Adesegun Fatusi, Primary Investigator
Adesegun Fatusi is a Professor of Community Health and the Director of the Population and Reproductive Health Programme (PRHP) and the Institute of Public Health (IPH), both in the College of Health Sciences, Obafemi Awolowo University (OAU), Ile-Ife, Nigeria. He is also a Consultant Public Health Physician to the Obafemi Awolowo University Teaching Hospitals Complex, Ile-Ife, Nigeria. A public health physician by training, Prof. Fatusi has published widely in peer-review journals on public health issues of priority to the African population. His major interest is in the areas of adolescent health & development, reproductive health epidemiology, and public health leadership. From 2002 to 2008, Prof. Fatusi was the Programme Coordinator for the partnership programme between OAU and the Bill and Melinda Gates Institute for Population and Reproductive Health, Johns Hopkins Bloomberg School of Public Health, Baltimore, USA. By 2009, the partnership metamorphosed to Population and Reproductive Health Programme (PRHP), with Prof. Fatusi as the Director. PRHP is actively involved in translational research, reproductive health advocacy, and community-level services, and works in partnership with several development agencies.
Prof. Fatusi is well known beyond academic and medical circles; aside from playing frontline role with regards to national public health research initiatives, he has also been actively involved in policy development and population-level programming at national and sub-national levels in Nigeria since the mid-1990s. Prior to his academic career, he worked as a Technical Advisor to UNFPA-supported National Reproductive Health Sub-programme. He has been serving as the Chair of Nigeria’s national technical advisory body on adolescent health and development issues – the National Adolescent Health Working Group – since 2006. He also serves on the board of several development-focused non-governmental organisations, and has worked as a consultant to several international development agencies, including UNFPA, UNICEF, WHO, and USAID. Prof. Fatusi will be the site-PI for the GEAS implementation in Nigeria. Contact Prof. Fatusi.

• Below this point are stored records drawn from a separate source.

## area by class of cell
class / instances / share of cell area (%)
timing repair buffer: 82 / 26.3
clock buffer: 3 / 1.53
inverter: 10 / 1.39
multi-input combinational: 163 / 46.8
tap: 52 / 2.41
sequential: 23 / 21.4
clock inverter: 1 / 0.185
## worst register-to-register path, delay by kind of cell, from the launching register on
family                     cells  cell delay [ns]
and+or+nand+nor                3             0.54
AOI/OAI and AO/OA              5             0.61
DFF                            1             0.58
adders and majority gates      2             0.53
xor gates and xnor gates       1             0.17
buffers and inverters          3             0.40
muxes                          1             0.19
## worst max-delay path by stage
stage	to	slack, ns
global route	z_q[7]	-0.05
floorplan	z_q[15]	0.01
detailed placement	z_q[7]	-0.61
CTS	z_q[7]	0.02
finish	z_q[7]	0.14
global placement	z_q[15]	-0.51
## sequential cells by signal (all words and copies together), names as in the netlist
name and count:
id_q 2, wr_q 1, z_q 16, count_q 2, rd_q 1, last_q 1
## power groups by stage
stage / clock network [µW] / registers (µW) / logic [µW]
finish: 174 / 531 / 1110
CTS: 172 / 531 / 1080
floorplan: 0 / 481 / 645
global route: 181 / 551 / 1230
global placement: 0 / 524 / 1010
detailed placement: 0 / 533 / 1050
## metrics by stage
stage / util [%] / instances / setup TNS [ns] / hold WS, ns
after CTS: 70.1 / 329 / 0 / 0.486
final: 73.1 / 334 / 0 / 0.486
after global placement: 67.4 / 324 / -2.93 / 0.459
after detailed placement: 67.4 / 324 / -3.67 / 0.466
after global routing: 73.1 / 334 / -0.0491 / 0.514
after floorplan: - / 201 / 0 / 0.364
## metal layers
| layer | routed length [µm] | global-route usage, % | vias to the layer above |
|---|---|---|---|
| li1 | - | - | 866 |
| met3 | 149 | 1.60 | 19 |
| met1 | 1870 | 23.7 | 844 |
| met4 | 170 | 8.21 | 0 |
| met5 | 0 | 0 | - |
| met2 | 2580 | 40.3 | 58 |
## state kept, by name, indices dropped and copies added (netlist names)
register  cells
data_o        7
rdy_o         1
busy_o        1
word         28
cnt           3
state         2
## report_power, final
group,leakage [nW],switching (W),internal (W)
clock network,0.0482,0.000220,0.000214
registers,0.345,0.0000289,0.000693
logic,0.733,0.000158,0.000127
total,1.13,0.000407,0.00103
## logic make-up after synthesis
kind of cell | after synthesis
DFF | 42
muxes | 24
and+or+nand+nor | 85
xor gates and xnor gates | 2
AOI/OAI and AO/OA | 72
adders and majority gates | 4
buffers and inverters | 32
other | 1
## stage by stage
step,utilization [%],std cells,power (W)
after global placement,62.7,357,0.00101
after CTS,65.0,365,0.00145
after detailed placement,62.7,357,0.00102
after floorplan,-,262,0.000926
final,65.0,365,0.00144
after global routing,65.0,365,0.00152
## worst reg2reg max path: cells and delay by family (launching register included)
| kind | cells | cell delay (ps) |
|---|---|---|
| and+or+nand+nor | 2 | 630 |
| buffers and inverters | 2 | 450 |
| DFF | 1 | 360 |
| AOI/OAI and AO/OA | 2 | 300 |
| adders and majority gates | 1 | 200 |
[config.mk]
export PLATFORM = sky130hd
export DESIGN_NAME = mux16_rr_sched_flat
export DESIGN_NICKNAME = d
export VERILOG_FILES = /design/src/rtl/mux16_rr_sched_if.sv /design/src/rtl/mux16_rr_sched.sv /design/src/flat_wrapper.sv
export SDC_FILE = /design/constraint.sdc
export NUM_CORES = 1
export LEC_CHECK = 0
export ABC_AREA = 1
export CAP_MARGIN = 10
export CORE_MARGIN = 2
export CORE_UTILIZATION = 29
export DETAILED_ROUTE_END_ITERATION = 6
export HOLD_SLACK_MARGIN = 0.1
export PLACE_DENSITY = 0.49
export SYNTH_ARGS = -nofsm -noshare
export SYNTH_HDL_FRONTEND = slang
export SYNTH_SLANG_ARGS = --single-unit
[constraint.sdc]
create_clock -name clk -period 5.6 [get_ports clk]
set_input_delay 1.68 -clock clk [delete_from_list [all_inputs] [get_ports clk]]
set_output_delay 1.68 -clock clk [all_outputs]
set_load 0.01 [all_outputs]
[src/rtl/mux16_rr_sched_if.sv]
// Request/grant bundle between the requesters and the round-robin mux scheduler.
interface mux16_rr_sched_if;
  logic        en;
  logic [15:0] req;
  logic [15:0] gnt;
  logic [3:0]  sel;
  logic        el;
  logic        busy;

  modport master (output en, req, input gnt, sel, el, busy);
  modport slave  (input en, req, output gnt, sel, el, busy);
endinterface

[src/rtl/mux16_rr_sched.sv]
// Round-robin owner of a shared 16:1 mux: bounded bursts, each followed by a
// programmable high-Z turnaround gap so the downstream bus drivers never overlap.
module mux16_rr_sched #(
  parameter int unsigned MAX_BEATS  = 8,
  parameter int unsigned GAP_CYCLES = 1
) (
  input logic             clk,
  input logic             rst,
  mux16_rr_sched_if.slave bus
);
  localparam int unsigned N  = 16;
  localparam int unsigned IW = 4;
  localparam int unsigned BW = 8;
  localparam int unsigned GW = 4;

  typedef enum logic [1:0] {IDLE, GRANT, GAP} state_t;

  state_t        state;
  logic [IW-1:0] ptr;
  logic [IW-1:0] sel_q;
  logic [BW-1:0] beat;
  logic [GW-1:0] gap_cnt;
  logic [N-1:0]  gnt_q;
  logic          el_q;
  logic          busy_q;

  logic [IW:0]   win_cur;
  logic [IW:0]   win_nxt;
  logic [IW-1:0] nxt_ptr;
  logic          owner_done;

  // First set request at base, base+1, ... with wrap; MSB flags a hit.
  function automatic logic [IW:0] pick(input logic [N-1:0] r, input logic [IW-1:0] base);
    logic [IW:0]   res;
    logic [IW-1:0] idx;
    res = '0;
    for (int i = 15; i >= 0; i--) begin
      idx = base + IW'(i);
      if (r[idx]) res = {1'b1, idx};
    end
    return res;
  endfunction

  // win_nxt uses the pointer as it will be once the current owner retires,
  // which is what a zero-gap back-to-back handover must arbitrate with.
  always_comb begin
    nxt_ptr    = sel_q + IW'(1);
    win_cur    = pick(bus.req, ptr);
    win_nxt    = pick(bus.req, nxt_ptr);
    owner_done = !bus.req[sel_q] || (beat == BW'(MAX_BEATS));
  end

  always_ff @(posedge clk or posedge rst) begin
    if (rst) begin
      state   <= IDLE;
      ptr     <= '0;
      sel_q   <= '0;
      beat    <= '0;
      gap_cnt <= '0;
      gnt_q   <= '0;
      el_q    <= 1'b1;
      busy_q  <= 1'b0;
    end else begin
      unique case (state)
        IDLE: begin
          if (bus.en && win_cur[IW]) begin
            state  <= GRANT;
            gnt_q  <= N'(1) << win_cur[IW-1:0];
            sel_q  <= win_cur[IW-1:0];
            el_q   <= 1'b0;
            busy_q <= 1'b1;
            beat   <= BW'(1);
          end
        end
        GRANT: begin
          if (owner_done) begin
            ptr <= nxt_ptr;
            if (GAP_CYCLES > 0) begin
              state   <= GAP;
              gnt_q   <= '0;
              el_q    <= 1'b1;
              gap_cnt <= GW'(1);
            end else if (bus.en && win_nxt[IW]) begin
              gnt_q <= N'(1) << win_nxt[IW-1:0];
              sel_q <= win_nxt[IW-1:0];
              beat  <= BW'(1);
            end else begin
              state  <= IDLE;
              gnt_q  <= '0;
              el_q   <= 1'b1;
              busy_q <= 1'b0;
            end
          end else begin
            beat <= beat + BW'(1);
          end
        end
        GAP: begin
          if (gap_cnt == GW'(GAP_CYCLES)) begin
            if (bus.en && win_cur[IW]) begin
              state <= GRANT;
              gnt_q <= N'(1) << win_cur[IW-1:0];
              sel_q <= win_cur[IW-1:0];
              el_q  <= 1'b0;
              beat  <= BW'(1);
            end else begin
              state  <= IDLE;
              busy_q <= 1'b0;
            end
          end else begin
            gap_cnt <= gap_cnt + GW'(1);
          end
        end
        default: state <= IDLE;
      endcase
    end
  end

  assign bus.gnt  = gnt_q;
  assign bus.sel  = sel_q;
  assign bus.el   = el_q;
  assign bus.busy = busy_q;
endmodule

[src/flat_wrapper.sv]
// flat-port wrapper written by rule: the top's interface ports become plain ports
module mux16_rr_sched_flat 
#(
  parameter int unsigned MAX_BEATS  = 8,
  parameter int unsigned GAP_CYCLES = 1
)
  (clk, rst, bus_en, bus_req, bus_gnt, bus_sel, bus_el, bus_busy);
  mux16_rr_sched_if bus_i ();
  input logic clk;
  input logic rst;
  input wire logic [$bits(bus_i.en)-1:0] bus_en;
  input wire logic [$bits(bus_i.req)-1:0] bus_req;
  output wire logic [$bits(bus_i.gnt)-1:0] bus_gnt;
  output wire logic [$bits(bus_i.sel)-1:0] bus_sel;
  output wire logic [$bits(bus_i.el)-1:0] bus_el;
  output wire logic [$bits(bus_i.busy)-1:0] bus_busy;
  assign bus_i.en = bus_en;
  assign bus_i.req = bus_req;
  assign bus_gnt = bus_i.gnt;
  assign bus_sel = bus_i.sel;
  assign bus_el = bus_i.el;
  assign bus_busy = bus_i.busy;
  mux16_rr_sched #(.MAX_BEATS(MAX_BEATS), .GAP_CYCLES(GAP_CYCLES)) u_core (.clk(clk), .rst(rst), .bus(bus_i));
endmodule
Word level (Yosys, flattened, before mapping)
Index checks and enable logic that the tools add are counted.
{"block": "op_classes", "muxes": 77, "add_sub_neg": 18, "eq_ne": 10, "order_cmp": 17, "shifts": 1, "n_reduce_logical": 14}
{"cell": "$lt 4x5->1 const B", "n": 17}
{"cell": "$mux 5", "n": 16}
{"cell": "$bmux 1 s4", "n": 17}
{"cell": "$mux 16", "n": 3}
{"cell": "$pmux 16 s3", "n": 1}
{"cell": "$add 4x4->4 const B", "n": 8}
{"cell": "$mux 1", "n": 24}
{"cell": "$mux 8", "n": 3}
{"cell": "$pmux 8 s3", "n": 1}
{"cell": "$add 4x3->4 const B", "n": 4}
{"cell": "$mux 4", "n": 4}
{"cell": "$pmux 4 s2", "n": 2}
{"cell": "$shl 1x4->16 const A", "n": 1}
{"cell": "$add 4x1->4 const B", "n": 3}
{"cell": "$reduce_and 3->1", "n": 4}
{"cell": "$add 4x2->4 const B", "n": 2}
{"cell": "$add 8x1->8 const B", "n": 1}
{"cell": "$eq 8x4->1 const B", "n": 1}
{"cell": "$mux 2", "n": 3}
{"cell": "$ne 2x1->1 const B", "n": 3}
{"cell": "$ne 2x2->1 const B", "n": 3}
{"cell": "$pmux 2 s3", "n": 1}
{"cell": "$eq 4x1->1 const B", "n": 1}
{"cell": "$reduce_and 2->1", "n": 2}
{"cell": "other kinds (11)", "n": 12}
{"block": "totals", "out_inout_bits": 22, "input_bits": 19, "wordCells": 145, "register_bits": 40}

Depth between registers and ports, before layout
{"block": "depth", "word_depth": 23, "depth_mapped": 31, "mapped_depth_nobuf": 29}

Worst setup path after synthesis
OpenSTA, ideal clock, no wires.
{"block": "synth_path", "path_kind": "input to register", "from": "input port bus_req[14]", "to": "register u_core.gnt_q[0], in the netlist u_core.bus.gnt[0]", "setup_ps": 116, "cell_stages": 21, "required_time_ps": 5484, "setup_slack_ps": 2193, "arrival_time_ps": 3290, "path_buffers": 1, "path_cell_list": "nand2_1 nand3_1 nand3_1 nand2_1 nand2_1 inv_2 a21oi_4 inv_2 a21oi_2 nand3_1 nor3_1 nand2_1 nand2_2 nor2_4 nand2_4 inv_2 buf_6 nand2_2 inv_2 nand2_1 nand2_1"}
{"block": "synth_via", "elab_chain_cells": 22, "word_cells_on_any_way": 59, "classes_between": "1 x eq/ne; 1 x shift; 53 x mux; 4 x reduce/logical"}
{"element": "start, declared", "line": "flat_wrapper.sv:12", "source": "input wire logic [$bits(bus_i.req)-1:0] bus_req;"}
{"element": "$bmux 1 s4", "line": "mux16_rr_sched.sv:39", "source": "if (r[idx]) res = {1'b1, idx};"}
{"element": "$mux 1 (not written as such)", "line": "mux16_rr_sched.sv:39"}
{"element": "$mux 5 (16 in a row)", "line": "mux16_rr_sched.sv:39"}
{"element": "$shl 1x4->16 / $logic_and 1x1->1 (equally long branches)"}
{"element": "$mux 16", "line": "mux16_rr_sched.sv:66, mux16_rr_sched.sv:99"}
{"element": "$mux 16", "line": "mux16_rr_sched.sv:98", "source": "if (gap_cnt == GW'(GAP_CYCLES)) begin"}
{"element": "$pmux 16 s3", "line": "mux16_rr_sched.sv:64", "source": "unique case (state)"}
{"element": "end signal, assigned", "line": "mux16_rr_sched.sv:68", "source": "gnt_q <= N'(1) << win_cur[IW-1:0];"}
{"element": "end signal, assigned", "line": "mux16_rr_sched.sv:84", "source": "gnt_q <= N'(1) << win_nxt[IW-1:0];"}
{"element": "end signal, assigned", "line": "mux16_rr_sched.sv:101", "source": "gnt_q <= N'(1) << win_cur[IW-1:0];"}
{"element": "end, declared", "line": "mux16_rr_sched.sv:23", "source": "logic [N-1:0] gnt_q;"}
Parallel ways exist; a longest one is shown, timed or not. The select of a mux whose other input is x is not followed.
A chain may end at the register's enable or synchronous reset.

Worst setup path in the final report
{"block": "layout_path", "from": "input port bus_req[2]", "to": "register u_core.gnt_q[13], in the netlist u_core.bus.gnt[13]"}
The elaborated chain is that of the path after synthesis.

==> results.md <==
- Outcome: finished, final reports clean
- Clock Path Buffers: 2
- RR Endpoint: u_core.bus.gnt[13]
- Chip height: 119 µm
- Cells after synthesis: 615
- R2R Setup Slk: 2.13 ns
- CTS Buf Count: 5
- Global-route wire length before repair: 19.9 mm
- Reg area: 0.00100 mm²
- Count of final hold-check violations: 0
- Root buf cell: clkbuf_16
- R2R depth: 19
- Synthesized cell area: 0.00387 mm²
- Slew @ Worst Pin: 0.604 ns
- Initial antenna violation count: 0
- Avg Cell Area, Syn: 6.29 µm²
- GP Congestion: 0.931
- Max incr delay on CP: 0.49 ns
- Die footprint: 0.0143 mm²
- Crit-path cells: clkdlybuf4s50_1, nand2_1, nand3_1, nand3_1, nand2_1, nand2_1, nand2_1, nor3_1, nand3_1, nor4_1, nand2_1, nand2_2, nor2_4, nand2_4, inv_2, nand3_2, inv_1, nand2_1, nand2_1
- Setup crit start kind: primary input
- Post-DP HPWL: 9.29 mm
- Flops & latches, synth: 40
- Total core area: 0.0131 mm²
- Fin crit share: 0.772
- CP arrival: 4.50 ns
- DRT antenna net count: 0
- Die Wd: 119 µm
- Critical path startpoint: bus_req[2]
- Syn nets: 646
- Port Buffers: 40
- Synth area leader: dfrtp_1
- Rel. slew slack: 0.596
- Hold Slack: 0.471 ns
- HP Class: register to register
- Routed len/inst: 14.3 µm
- RR Startpoint: u_core.ptr[1]
- Clock skew: 0.00641 ns
- Crit Path Max Fanout: 11
- Post-CTS Hold Buffers: 0
- Fmax achieved: 231 MHz
- Resize count post-CTS: 0
- Area taken by multi-input logic gates: 0.00246 mm²
- Total Routed Length: 11.9 mm
- Initial drt markers: 279
- Final nets: 684
- Clock transition at the registers of the reported paths: 0.05 ns
- Vias in the first global route: 3916
- Most used cell, CP: nand2_1
- TritonCTS Sinks: 40
- Layout Cells excl Fill: 829
- Clock period minus worst slack: 4.32 ns
- Max Cap Viol: 0
- Yosys top cell area share: 0.252
- # Post-CTS Setup Buffers: 0
- Critical Path Slowest Stage Cell: clkdlybuf4s50_1
- # IOs: 41
- # DRC: 0
- Sequential fraction of the synthesis area: 0.259
- Most common cell after layout, fill and taps aside: nand2_1
- Top post-synthesis cells by area: dfrtp_1 25%, nand2_1 22%, nand3_1 11%
- Via count: 3983
- Area grow syn2layout: 17.4%
- Layout cells sized above 1: 0.0919
- Largest net degree at the start of global routing: 41
- # diodes: 0
- CP endpoint: u_core.bus.gnt[13]
- Synth warn: 0
- Grt total ovfl: 0
- CTS tree: done
- Slew Limit Fails: 0
- CTS H-tree lvls: 2
- Num rows: 42
- Setup TNS: 0 ns
- Critical Path Sink Type: register
- Starting density of the core: 0.294
- Dpl cells: 822
- Unrepaired setup endpoints after global routing: false
- Worst setup path class: primary input to register
- Gr usage total: 0.175
- Most frequent cells in the layout: 229 x nand2_1, 86 x nand3_1, 57 x inv_1, 40 x clkdlybuf4s50_1, 39 x dfrtp_1
- Mean number of vias per cell: 4.80
- TritonRoute pass-1 iters: 5
- CP required: 5.78 ns
- Clock insertion delay at the later pin of the skew report: 0.29 ns
- Fillers: 1456
- Yosys cell types: 42
- Final setup viols: 0
==> Yosys cell counts (all sizes together) <==
library cell	number
nand2	246
nand3	88
inv	67
dfrtp	39
nor2	37
o21ai	36
a21oi	30
buf	15
xor2	14
ha	12
nor3	7
o221ai	4
nand4	3
nor4	3
clkbuf	2
clkinv	2
xnor2	2
a211oi	1
and2	1
dfstp	1
mux2	1
nand3b	1
nor3b	1
o21a	1
o21bai	1
==> cell type report <==
type,instances,area share
Timing Repair Buffer,48,0.101
Tap cell,176,0.0485
Inverter,69,0.0579
Multi-Input combinational cell,489,0.542
Clock buffer,6,0.0284
Sequential cell,40,0.221
Clock inverter,1,0.00110
==> cell families (layout without fill, tap and decap cells) <==
family / after synthesis / after routing / synth area share
AOI/OAI and AO/OA: 73 / 73 / 0.106
xor gates and xnor gates: 16 / 16 / 0.0508
adders and majority gates: 12 / 12 / 0.0388
buffers and inverters: 86 / 124 / 0.105
DFF: 40 / 40 / 0.259
muxes: 1 / 1 / 0.00291
and+or+nand+nor: 387 / 387 / 0.437
==> through the flow <==
stage                util  worst slack, ns  instance area [µm²]
floorplan               -             2.19                 3870
global placement    0.335            0.932                 4410
detailed placement  0.335            0.994                 4410
CTS                 0.346             1.28                 4540
global route        0.346             1.09                 4540
finish              0.346             1.28                 4540
==> flip-flops by register name (all words and copies together) (netlist names) <==
name	cells
u_core.bus.gnt	16
u_core.beat	8
u_core.bus.sel	4
u_core.gap_cnt	4
u_core.ptr	4
u_core.state	2
u_core.bus.busy	1
u_core.bus.el	1
==> worst min path at each step <==
| stage | from | end | slack (ns) | depth (start not counted) |
|---|---|---|---|---|
| after global routing | u_core.bus.el | u_core.bus.el | 0.50 | 2 |
| after detailed placement | u_core.bus.gnt[5] | u_core.bus.gnt[5] | 0.46 | 2 |
| final | u_core.bus.el | u_core.bus.el | 0.47 | 2 |
| after global placement | u_core.bus.gnt[6] | u_core.bus.gnt[6] | 0.47 | 2 |
| after floorplan | u_core.bus.el | u_core.bus.el | 0.47 | 2 |
| after CTS | u_core.bus.el | u_core.bus.el | 0.48 | 2 |
==> routing by layer <==
metal | up-vias | part of all wire | routed length [µm] | GRT usage
met5 | - | 0 | 0 | 0
met1 | 1813 | 0.47 | 5580 | 0.235
met2 | 101 | 0.46 | 5420 | 0.284
met4 | 0 | 0.028 | 327 | 0.0647
li1 | 2049 | - | - | -
met3 | 20 | 0.046 | 548 | 0.0254
==> worst max-delay path: cells and delay by family <==
kind | cells | cell delay (ns)
simple gates | 16 | 2.10
buf+inv | 3 | 0.71
Power is left out: the tool's default activity adds up to more than one toggle a clock period on the data nets, which glitch-free logic cannot reach.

Bamidele Bello, Field Coordinator
Bamidele Bello has background in public health and nutrition with more than five years of professional experience and administrative considerations in project management and organizational development in the area of human nutrition, reproductive health, and maternal and child health programs aided by multilateral and bilateral agencies. She has participated in local and national development programs in Nigeria: The National Training Manual and Clinical Protocol for the Health and Development of Adolescent and Young People in Nigeria, and the National Training Manual on Peer-to-Peer Youth Health Education. As an intern with WHO, she has been involved in preparation and tracking of budgets for programmes, implementation of child health programmes in Northern Nigeria, and providing technical support to the Federal Ministry of Health on issues related to nutrition, maternal and child health. She was also involved in the adaptation of the IMCI- HIV and AIDS complementary course material. As a young research fellow with the Population and Reproductive Health Programme (PRHP), Obafemi Awolowo University (OAU), Nigeria, her responsibilities include technical and administrative management of research projects and management of partnership relation with the Federal Ministry of Health and external organizations in implementing community health intervention programmes. Dele will be the field coordinator for the Nigerian site. She has been involved in the Global Early Adolescent Study since the inception of the study; she coordinated the preliminary focus group discussions held with adolescents and significant others (parents/guardians and teachers) in 2012.